I do agree with that. I think there will still be kids conceived the old-fashioned way, whether because of religious opposition to this or just because birth control isn’t perfect and the old-fashioned way of making babies is something a lot of people enjoy. That could mitigate a lot of the effects of this.

:smiley:

(yeah, I know: the above two statements aren’t necessarily hypocritical. Funny to flag it anyway…)

Heh! I like to joke that I’m the human equivalent of an “easy keeper”. :stuck_out_tongue: The proud descendent of a hundred generations of peasants who didn’t starve to death despite centuries of war and bad winters.

Part of the reason I want a girl next is because we’re only having 2 children, and part of the reason for that is the way we feel about humans’ impact on the planet.

But being a carrier for sickle cell anemia isn’t a problem. The problem is sickle cell anemia. And anyway, most people in the US aren’t carriers for sickle cell anyway, and the number of wealthy people who would go through embryo screening who are also sickle cell carriers is even smaller since the sickle cell gene isn’t randomly distributed.

We’re never going to have a monoculture where one clonal variety makes up the majority, like what happens on farms.
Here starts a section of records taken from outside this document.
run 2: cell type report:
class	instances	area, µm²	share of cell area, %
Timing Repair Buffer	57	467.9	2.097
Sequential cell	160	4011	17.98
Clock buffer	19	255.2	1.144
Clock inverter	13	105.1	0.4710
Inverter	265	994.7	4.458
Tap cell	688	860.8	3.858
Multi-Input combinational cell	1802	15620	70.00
And anyway, with designer babies we can design in disease resistance and hybrid vigor without the downside. Take your example of sickle cell. A couple where both have sickle cell trait have kids. Under normal reproduction each kid will have a 1 in 4 chance of not carrying the trait, a 1 in 2 chance of being a carrier, and a 1 in 4 chance of actually having sickle cell. Now suppose screening of embryos becomes commonplace. Why do we choose only the embryos that aren’t carriers? If malaria is a problem we could choose the carriers who have heightened resistance to malaria, and discard both those that are vulnerable to malaria and those that express sickle cell. We get the best of both, the advantage of heterozygosity without the costs of homozygosity.